WHAT IS BEING ASKED: From the data below, set down exactly the lines between the one holding "export DETAILED_ROUTE_END_ITERATION = 10" and the one holding "scratch register at", inclusive, and no others.

----

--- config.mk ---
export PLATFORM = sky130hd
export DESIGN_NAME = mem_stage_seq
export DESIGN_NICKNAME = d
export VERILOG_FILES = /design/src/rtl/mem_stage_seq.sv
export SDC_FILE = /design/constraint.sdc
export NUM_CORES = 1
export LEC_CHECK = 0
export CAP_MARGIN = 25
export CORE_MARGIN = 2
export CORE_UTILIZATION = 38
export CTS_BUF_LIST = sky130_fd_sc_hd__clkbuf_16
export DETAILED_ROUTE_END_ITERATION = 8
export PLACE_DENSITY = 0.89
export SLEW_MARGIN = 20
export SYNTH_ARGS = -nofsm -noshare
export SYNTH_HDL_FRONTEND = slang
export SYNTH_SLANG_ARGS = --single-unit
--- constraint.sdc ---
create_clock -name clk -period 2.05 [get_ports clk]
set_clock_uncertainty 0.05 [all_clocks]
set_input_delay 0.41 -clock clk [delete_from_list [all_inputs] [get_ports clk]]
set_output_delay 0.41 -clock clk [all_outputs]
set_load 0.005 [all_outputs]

----

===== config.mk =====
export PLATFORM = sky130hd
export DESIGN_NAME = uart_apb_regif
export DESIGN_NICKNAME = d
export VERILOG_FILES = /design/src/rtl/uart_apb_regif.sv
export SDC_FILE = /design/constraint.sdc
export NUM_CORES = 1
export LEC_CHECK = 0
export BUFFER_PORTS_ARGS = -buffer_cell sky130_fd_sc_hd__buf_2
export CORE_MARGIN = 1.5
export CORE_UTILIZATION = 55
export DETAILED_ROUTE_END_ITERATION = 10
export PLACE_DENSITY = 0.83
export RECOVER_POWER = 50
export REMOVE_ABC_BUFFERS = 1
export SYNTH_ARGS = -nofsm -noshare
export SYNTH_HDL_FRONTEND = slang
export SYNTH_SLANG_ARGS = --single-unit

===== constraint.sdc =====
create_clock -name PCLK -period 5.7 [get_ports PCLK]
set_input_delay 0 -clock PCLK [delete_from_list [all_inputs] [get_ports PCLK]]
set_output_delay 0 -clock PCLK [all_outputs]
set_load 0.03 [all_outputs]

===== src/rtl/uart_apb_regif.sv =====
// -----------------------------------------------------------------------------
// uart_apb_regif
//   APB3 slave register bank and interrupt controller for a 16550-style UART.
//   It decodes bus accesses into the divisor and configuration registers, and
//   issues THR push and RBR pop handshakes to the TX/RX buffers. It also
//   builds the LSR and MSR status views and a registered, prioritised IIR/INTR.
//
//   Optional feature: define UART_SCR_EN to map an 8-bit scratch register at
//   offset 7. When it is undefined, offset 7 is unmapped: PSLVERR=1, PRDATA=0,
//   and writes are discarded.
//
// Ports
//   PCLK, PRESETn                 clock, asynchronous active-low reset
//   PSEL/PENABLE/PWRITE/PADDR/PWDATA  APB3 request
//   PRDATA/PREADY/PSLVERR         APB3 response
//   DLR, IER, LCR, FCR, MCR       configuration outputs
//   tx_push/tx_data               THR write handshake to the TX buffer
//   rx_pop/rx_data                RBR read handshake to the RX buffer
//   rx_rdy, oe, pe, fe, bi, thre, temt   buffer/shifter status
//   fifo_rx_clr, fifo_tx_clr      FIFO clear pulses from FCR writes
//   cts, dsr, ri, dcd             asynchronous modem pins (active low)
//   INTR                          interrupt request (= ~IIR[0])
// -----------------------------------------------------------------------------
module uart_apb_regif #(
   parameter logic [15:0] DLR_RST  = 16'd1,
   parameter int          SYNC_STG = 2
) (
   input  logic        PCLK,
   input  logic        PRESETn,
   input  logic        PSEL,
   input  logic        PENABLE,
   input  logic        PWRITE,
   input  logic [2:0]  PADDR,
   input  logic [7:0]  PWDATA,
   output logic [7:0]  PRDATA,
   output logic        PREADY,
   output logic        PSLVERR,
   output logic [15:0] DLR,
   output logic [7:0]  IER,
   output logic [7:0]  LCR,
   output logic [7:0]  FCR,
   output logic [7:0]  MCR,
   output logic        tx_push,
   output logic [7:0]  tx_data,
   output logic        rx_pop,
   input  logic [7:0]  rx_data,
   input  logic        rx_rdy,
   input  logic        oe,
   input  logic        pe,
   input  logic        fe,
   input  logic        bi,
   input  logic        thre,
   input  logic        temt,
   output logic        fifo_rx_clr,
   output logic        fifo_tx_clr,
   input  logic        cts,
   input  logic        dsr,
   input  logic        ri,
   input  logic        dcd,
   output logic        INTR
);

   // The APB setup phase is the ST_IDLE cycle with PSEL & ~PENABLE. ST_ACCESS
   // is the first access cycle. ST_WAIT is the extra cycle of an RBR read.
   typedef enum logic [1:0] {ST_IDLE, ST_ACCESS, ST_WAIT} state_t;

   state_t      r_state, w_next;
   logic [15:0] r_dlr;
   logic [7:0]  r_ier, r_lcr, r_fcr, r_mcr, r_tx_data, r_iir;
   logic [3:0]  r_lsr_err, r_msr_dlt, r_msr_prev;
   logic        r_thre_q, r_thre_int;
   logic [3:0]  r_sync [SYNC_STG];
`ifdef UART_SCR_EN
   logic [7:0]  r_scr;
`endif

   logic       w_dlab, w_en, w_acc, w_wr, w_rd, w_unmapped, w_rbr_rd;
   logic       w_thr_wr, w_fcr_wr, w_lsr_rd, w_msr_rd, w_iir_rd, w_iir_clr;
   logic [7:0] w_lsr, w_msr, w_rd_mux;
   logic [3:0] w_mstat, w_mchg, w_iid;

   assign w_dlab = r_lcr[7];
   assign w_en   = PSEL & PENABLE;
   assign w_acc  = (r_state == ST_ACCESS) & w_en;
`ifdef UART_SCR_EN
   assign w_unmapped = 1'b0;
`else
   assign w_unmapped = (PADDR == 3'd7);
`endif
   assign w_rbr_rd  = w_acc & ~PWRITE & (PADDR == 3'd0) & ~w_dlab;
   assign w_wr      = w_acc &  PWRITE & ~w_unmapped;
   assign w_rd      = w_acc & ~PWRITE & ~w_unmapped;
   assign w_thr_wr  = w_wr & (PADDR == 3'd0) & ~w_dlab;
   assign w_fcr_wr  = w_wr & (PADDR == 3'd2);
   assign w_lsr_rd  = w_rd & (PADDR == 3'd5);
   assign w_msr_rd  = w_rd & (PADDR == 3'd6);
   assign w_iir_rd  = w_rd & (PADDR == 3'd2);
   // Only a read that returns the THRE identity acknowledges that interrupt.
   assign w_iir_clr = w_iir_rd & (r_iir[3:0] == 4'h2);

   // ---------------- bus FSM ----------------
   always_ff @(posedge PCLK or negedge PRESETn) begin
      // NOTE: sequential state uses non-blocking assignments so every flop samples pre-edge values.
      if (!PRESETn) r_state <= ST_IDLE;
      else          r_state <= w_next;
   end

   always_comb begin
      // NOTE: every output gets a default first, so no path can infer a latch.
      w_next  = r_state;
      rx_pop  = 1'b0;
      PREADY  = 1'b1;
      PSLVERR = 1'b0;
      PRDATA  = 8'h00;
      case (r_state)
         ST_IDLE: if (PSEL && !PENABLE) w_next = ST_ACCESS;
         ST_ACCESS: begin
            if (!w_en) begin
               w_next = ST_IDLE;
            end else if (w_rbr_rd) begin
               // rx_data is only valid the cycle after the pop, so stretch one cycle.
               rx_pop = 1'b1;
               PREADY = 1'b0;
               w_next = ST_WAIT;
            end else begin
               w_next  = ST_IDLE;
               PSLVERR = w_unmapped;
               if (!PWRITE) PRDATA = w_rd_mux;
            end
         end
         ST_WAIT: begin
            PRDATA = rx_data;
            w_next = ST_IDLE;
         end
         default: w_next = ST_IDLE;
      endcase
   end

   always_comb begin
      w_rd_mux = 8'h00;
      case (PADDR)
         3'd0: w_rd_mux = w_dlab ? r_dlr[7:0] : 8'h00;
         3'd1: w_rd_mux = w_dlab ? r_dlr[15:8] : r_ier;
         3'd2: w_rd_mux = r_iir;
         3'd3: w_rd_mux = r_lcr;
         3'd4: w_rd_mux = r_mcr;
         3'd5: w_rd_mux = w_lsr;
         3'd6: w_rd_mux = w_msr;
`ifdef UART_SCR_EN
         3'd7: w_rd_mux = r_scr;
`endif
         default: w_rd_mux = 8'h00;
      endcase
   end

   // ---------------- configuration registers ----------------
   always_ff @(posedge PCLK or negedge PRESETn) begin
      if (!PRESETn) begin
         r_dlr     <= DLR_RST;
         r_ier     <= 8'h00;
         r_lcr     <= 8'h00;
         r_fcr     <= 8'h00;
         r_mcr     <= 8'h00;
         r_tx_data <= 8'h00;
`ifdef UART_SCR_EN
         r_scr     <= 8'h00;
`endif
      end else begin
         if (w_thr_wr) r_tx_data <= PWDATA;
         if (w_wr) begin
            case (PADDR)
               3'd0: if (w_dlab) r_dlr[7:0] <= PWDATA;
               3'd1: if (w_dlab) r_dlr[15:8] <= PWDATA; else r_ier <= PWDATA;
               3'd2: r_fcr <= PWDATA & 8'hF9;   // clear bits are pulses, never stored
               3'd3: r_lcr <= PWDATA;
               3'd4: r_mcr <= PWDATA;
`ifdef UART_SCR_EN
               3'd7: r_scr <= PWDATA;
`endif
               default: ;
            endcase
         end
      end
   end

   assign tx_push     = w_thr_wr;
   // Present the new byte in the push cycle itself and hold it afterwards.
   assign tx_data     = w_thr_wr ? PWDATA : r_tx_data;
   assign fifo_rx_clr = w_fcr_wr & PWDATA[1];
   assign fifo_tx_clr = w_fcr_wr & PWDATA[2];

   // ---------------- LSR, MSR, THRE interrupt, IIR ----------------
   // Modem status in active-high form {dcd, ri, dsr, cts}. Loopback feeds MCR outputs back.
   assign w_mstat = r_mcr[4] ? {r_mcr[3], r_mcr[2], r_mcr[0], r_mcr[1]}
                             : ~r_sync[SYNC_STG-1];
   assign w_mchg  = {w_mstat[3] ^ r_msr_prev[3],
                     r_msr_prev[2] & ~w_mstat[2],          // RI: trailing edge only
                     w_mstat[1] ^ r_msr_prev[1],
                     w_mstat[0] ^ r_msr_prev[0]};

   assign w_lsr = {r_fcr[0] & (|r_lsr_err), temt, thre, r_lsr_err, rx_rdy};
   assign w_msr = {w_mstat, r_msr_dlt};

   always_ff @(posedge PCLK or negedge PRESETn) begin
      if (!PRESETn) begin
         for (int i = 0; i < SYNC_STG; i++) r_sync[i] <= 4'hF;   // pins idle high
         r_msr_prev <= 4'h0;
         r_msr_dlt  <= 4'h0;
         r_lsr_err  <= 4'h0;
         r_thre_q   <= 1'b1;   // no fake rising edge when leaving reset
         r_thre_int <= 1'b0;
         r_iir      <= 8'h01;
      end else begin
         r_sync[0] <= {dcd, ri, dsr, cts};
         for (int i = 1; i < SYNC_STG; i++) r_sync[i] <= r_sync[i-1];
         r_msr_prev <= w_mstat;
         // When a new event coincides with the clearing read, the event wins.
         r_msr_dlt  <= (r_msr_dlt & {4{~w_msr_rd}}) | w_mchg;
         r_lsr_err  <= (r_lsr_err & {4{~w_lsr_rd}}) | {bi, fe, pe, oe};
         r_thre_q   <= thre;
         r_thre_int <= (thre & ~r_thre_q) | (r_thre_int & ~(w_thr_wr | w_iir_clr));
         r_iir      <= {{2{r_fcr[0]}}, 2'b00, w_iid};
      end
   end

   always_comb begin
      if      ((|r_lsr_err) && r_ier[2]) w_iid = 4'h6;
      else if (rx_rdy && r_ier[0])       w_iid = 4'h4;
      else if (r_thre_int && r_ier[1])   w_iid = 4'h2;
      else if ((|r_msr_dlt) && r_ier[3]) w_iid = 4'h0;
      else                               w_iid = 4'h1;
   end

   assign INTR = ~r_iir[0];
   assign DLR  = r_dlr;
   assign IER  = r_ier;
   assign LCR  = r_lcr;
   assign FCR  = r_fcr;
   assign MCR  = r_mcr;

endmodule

----

RESPONSE FOR THIS EXERCISE:
export DETAILED_ROUTE_END_ITERATION = 10
export PLACE_DENSITY = 0.83
export RECOVER_POWER = 50
export REMOVE_ABC_BUFFERS = 1
export SYNTH_ARGS = -nofsm -noshare
export SYNTH_HDL_FRONTEND = slang
export SYNTH_SLANG_ARGS = --single-unit

===== constraint.sdc =====
create_clock -name PCLK -period 5.7 [get_ports PCLK]
set_input_delay 0 -clock PCLK [delete_from_list [all_inputs] [get_ports PCLK]]
set_output_delay 0 -clock PCLK [all_outputs]
set_load 0.03 [all_outputs]

===== src/rtl/uart_apb_regif.sv =====
// -----------------------------------------------------------------------------
// uart_apb_regif
//   APB3 slave register bank and interrupt controller for a 16550-style UART.
//   It decodes bus accesses into the divisor and configuration registers, and
//   issues THR push and RBR pop handshakes to the TX/RX buffers. It also
//   builds the LSR and MSR status views and a registered, prioritised IIR/INTR.
//
//   Optional feature: define UART_SCR_EN to map an 8-bit scratch register at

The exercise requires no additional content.